> What to do:
Give back exactly the stretch of data below from the line holding "export PLATFORM = sky130hd" through the line holding "export CAP_MARGIN = 0", both ends included, and leave the remaining lines out.

(Records from a collection)
+++++

Source: an optimization exercise on an open RTL-to-GDS flow (aim: small area, a short achievable clock period and few clock cycles per item). Production flows keep margins and buffers that such runs may drop. RTL that was checked went through simulation tests only; none was proved equivalent to the original.

Setup of alpha:
==> flow/design.v (excerpt) <==
module whorl_rsq (
    input             clk,
    input             rst,           
    input             in_valid,
    output            in_ready,
    input             in_sqrt,       
    input      [31:0] in_a,
    output reg        out_valid,
    output reg [31:0] out_res,
    output reg        out_sat,
    output reg        out_divz,
    output reg        out_domain
);
For scale: roughly 73 I/O pins, roughly 0.013 mm^2 of cells after synthesis.
Settings: LEC_CHECK=0, CAP_MARGIN=20, CORE_MARGIN=2, CORE_UTILIZATION=40, PLACE_DENSITY=0.6, SETUP_SLACK_MARGIN=5, SLEW_MARGIN=20; clock period 11.0 ns.
run.sh (not shown) runs the stock make flow with config.mk's settings and CLKGATE_MAP_FILE= SYNTH_SCRIPT=/design/flow/synth_recipe.tcl, a recipe that flattens the netlist after the stock synthesis.
alpha finished all stages; the layout is clean.
### alpha -> beta
# alpha
export LEC_CHECK = 0
export CAP_MARGIN = 20
export CORE_MARGIN = 2
export CORE_UTILIZATION = 40
export PLACE_DENSITY = 0.6
export SETUP_SLACK_MARGIN = 5
export SLEW_MARGIN = 20
create_clock -name core_clock -period 11.0 [get_ports {clk}]
# beta
export LEC_CHECK = 0
export CAP_MARGIN = 20
export CORE_MARGIN = 2
export CORE_UTILIZATION = 40
export PLACE_DENSITY = 0.6
export SLEW_MARGIN = 20
create_clock -name core_clock -period 11.0 [get_ports {clk}]
### Flow results
beta went all the way through the flow, and no timing, DRC or antenna check failed.
The sequential share of layout area on beta is in line with that on alpha.
From alpha to beta, met3 capacity usage during global routing did not move at all.
Worst-case headroom to the max-slew limit was lower in beta than in alpha.
No functional check of the RTL was part of any run of this note.

* * *

Setup of build 4:
whorl_rsq, a different RTL version from the one above (not shown whole).
Size in the first run: ~150 flip-flops, roughly 73 I/O pins, ~13000 sq um of cells after synthesis.
==> flow/config.mk <==
export PLATFORM = sky130hd
export DESIGN_NAME = whorl_rsq
export DESIGN_NICKNAME = whorl_rsq
export VERILOG_FILES = /design/flow/design.v
export SDC_FILE = /design/flow/constraint.sdc
export NUM_CORES = 4
export LEC_CHECK = 0
export CAP_MARGIN = 0
export CORE_MARGIN = 2
export CORE_UTILIZATION = 40
export PLACE_DENSITY = 0.6
export SLEW_MARGIN = 0
==> flow/constraint.sdc <==
create_clock -name core_clock -period 11.0 [get_ports {clk}]
set_input_delay 2.2000 -clock core_clock [delete_from_list [all_inputs] [get_ports {clk}]]
set_output_delay 2.2000 -clock core_clock [all_outputs]
set_load 0.01 [all_outputs]
standard.sh (not shown) runs the stock make flow with config.mk's settings and CLKGATE_MAP_FILE= SYNTH_SCRIPT=/design/flow/synth_recipe.tcl, a recipe that flattens the netlist after the stock synthesis.
==> flow/flow/run.sh <==
#!/bin/bash
set -euo pipefail
bash standard.sh SETUP_SLACK_MARGIN=7 SETUP_MOVE_SEQUENCE=unbuffer,sizeup,swap,buffer TNS_END_PERCENT=20 finish > standard_flow.log 2>&1
Build 4 did not stop at any stage, and its layout met the timing, DRC and antenna checks.
Testbench counts of build 4, summed over its fixed seeds: cycles 234,871, items 16,000.
Input changes introduced in build 28 (baseline for comparison: build 4):
- changing CAP_MARGIN from 0 to 20
- changing CORE_UTILIZATION from 40 to 55
- changing SLEW_MARGIN from 0 to 20
- changing PLACE_DENSITY from 0.6 to 0.75
==> flow/flow/run.sh <==
#!/bin/bash
set -euo pipefail
bash standard.sh SETUP_SLACK_MARGIN=7 SETUP_MOVE_SEQUENCE=unbuffer,sizeup,swap,buffer finish > standard_flow.log 2>&1
[summary]
| number of buffers other than clock buffers in the final layout | build 28 vs build 4 | 17 lower |. Build 28 vs. build 4: total instance count after detailed placement went down by 5.8%. Taking build 4 as the reference, in build 28 fraction of met1 tracks used by global routing grew by 9.1 points, number of cell rows fell 9. The full die area reported for build 28 is smaller than that of build 4 by 8700 sq um. Post-placement setup slack: build 28 and build 4 compared, lower one is build 28.
The inputs of build 77 differ from those of build 28 as listed below.
- CORE_UTILIZATION changed from 55 to 40
- PLACE_DENSITY changed from 0.75 to 0.6
==> flow/flow/run.sh <==
#!/bin/bash
set -euo pipefail
bash standard.sh SETUP_SLACK_MARGIN=7 SETUP_MOVE_SEQUENCE=unbuffer,sizeup,swap,buffer,clone,split TNS_END_PERCENT=20 finish > standard_flow.log 2>&1
--- outcome ---
Build 77: full flow OK, the timing, DRC and antenna checks passed. [compare] base=build 28 new=build 77: non-clock buffer total of the final layout went up 74, synthesized cell count held, standard-cell row count went up 16%.
Edits applied to the flow inputs when going from build 77 to build 44:
==> flow/flow/run.sh <==
#!/bin/bash
set -euo pipefail
bash standard.sh SETUP_SLACK_MARGIN=8 SETUP_MOVE_SEQUENCE=unbuffer,sizeup,swap,buffer finish > standard_flow.log 2>&1
[summary]
- Result for build 77 and build 44: all clean
- Relative to build 77, global routing usage on met3 decreased by 0.26 points in build 44.
- Delta (build 44 minus build 77): number of resized instances in the post-cts repair step now larger, count of plain and timing-repair buffers now smaller, number of nets in the final layout now smaller.
## Diff of input files: build 6 against build 44
==> flow/flow/run.sh <==
#!/bin/bash
set -euo pipefail
bash standard.sh SETUP_SLACK_MARGIN=6.5 SETUP_MOVE_SEQUENCE=unbuffer,sizeup,swap,buffer TNS_END_PERCENT=20 finish > standard_flow.log 2>&1
- Comparing build 6 and build 44, combined buffer and inverter count along the critical path is lower on build 6.
- Build 44 vs build 6, slowest cell on the critical path: fa_1 vs clkinvlp_4
- Depth of the worst register-to-register path was lower in the run labelled build 6.
- Per the comparison of build 6 with build 44, post-route standard cell area excluding fillers lower; total length of routed wires lower.
- In the flow results for build 6 and build 44, the relative area of clock buffers and inverters in the final design is smaller on build 44.
Input changes introduced in build 94 (baseline for comparison: build 6):
==> flow/flow/run.sh <==
#!/bin/bash
set -euo pipefail
bash standard.sh SETUP_SLACK_MARGIN=7.5 SETUP_MOVE_SEQUENCE=unbuffer,sizeup,swap,buffer TNS_END_PERCENT=20 finish > standard_flow.log 2>&1
Results
- Per the comparison of build 94 with build 6, slack of the critical path increased 0.44 ns; final standard cell area without fillers increased 660 sq um.
- | placed instance count | build 94 vs build 6 | ≈ equal |

==> port drivers added, routing unchanged <==
The results above use ideal ports. As a check the final layouts listed here were re-extracted and re-timed, cells and wires unchanged.
Step 1 (the two cells are an assumption about what drives the block):
set clk [get_ports {clk}]
set_driving_cell -lib_cell sky130_fd_sc_hd__clkbuf_16 $clk
set_driving_cell -lib_cell sky130_fd_sc_hd__buf_2 [delete_from_list [all_inputs] $clk]
Step 2 adds t to the input delays and takes it off the output delays; t is the mean of the earliest and latest rising clock arrival at the registers after step 1. Input paths then give back, and output paths get back, about the clock's delay inside the block.
Three values: no drivers, after step 1, after step 2; two values: the first two.
run	shift t [ns]	slack for setup (ns)	clock arrival spread, ns	slew at the worst register clock pin (ns)
alpha	0.478	5.338 / 5.338 / 5.338	0.017 / 0.016	0.07 / 0.07
beta	0.477	4.829 / 4.829 / 4.829	0.018 / 0.018	0.07 / 0.07
build 4	0.484	6.428 / 6.428 / 6.022	0.014 / 0.014	0.07 / 0.07
build 28	0.491	5.969 / 5.969 / 5.969	0.016 / 0.015	0.08 / 0.08
build 77	0.492	6.511 / 6.539 / 6.047	0.015 / 0.015	0.07 / 0.07
build 44	0.490	6.561 / 6.561 / 6.232	0.019 / 0.018	0.07 / 0.07
build 6	0.480	6.038 / 6.038 / 5.804	0.020 / 0.020	0.08 / 0.08
build 94	0.493	6.475 / 6.475 / 6.129	0.013 / 0.013	0.08 / 0.08
After both steps every run listed still meets setup and hold. The setup slack of build 77, which loses most, moves by +0.028 ns with the drivers and by -0.464 ns with both steps.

+++++

> Output of the exercise:
export PLATFORM = sky130hd
export DESIGN_NAME = whorl_rsq
export DESIGN_NICKNAME = whorl_rsq
export VERILOG_FILES = /design/flow/design.v
export SDC_FILE = /design/flow/constraint.sdc
export NUM_CORES = 4
export LEC_CHECK = 0
export CAP_MARGIN = 0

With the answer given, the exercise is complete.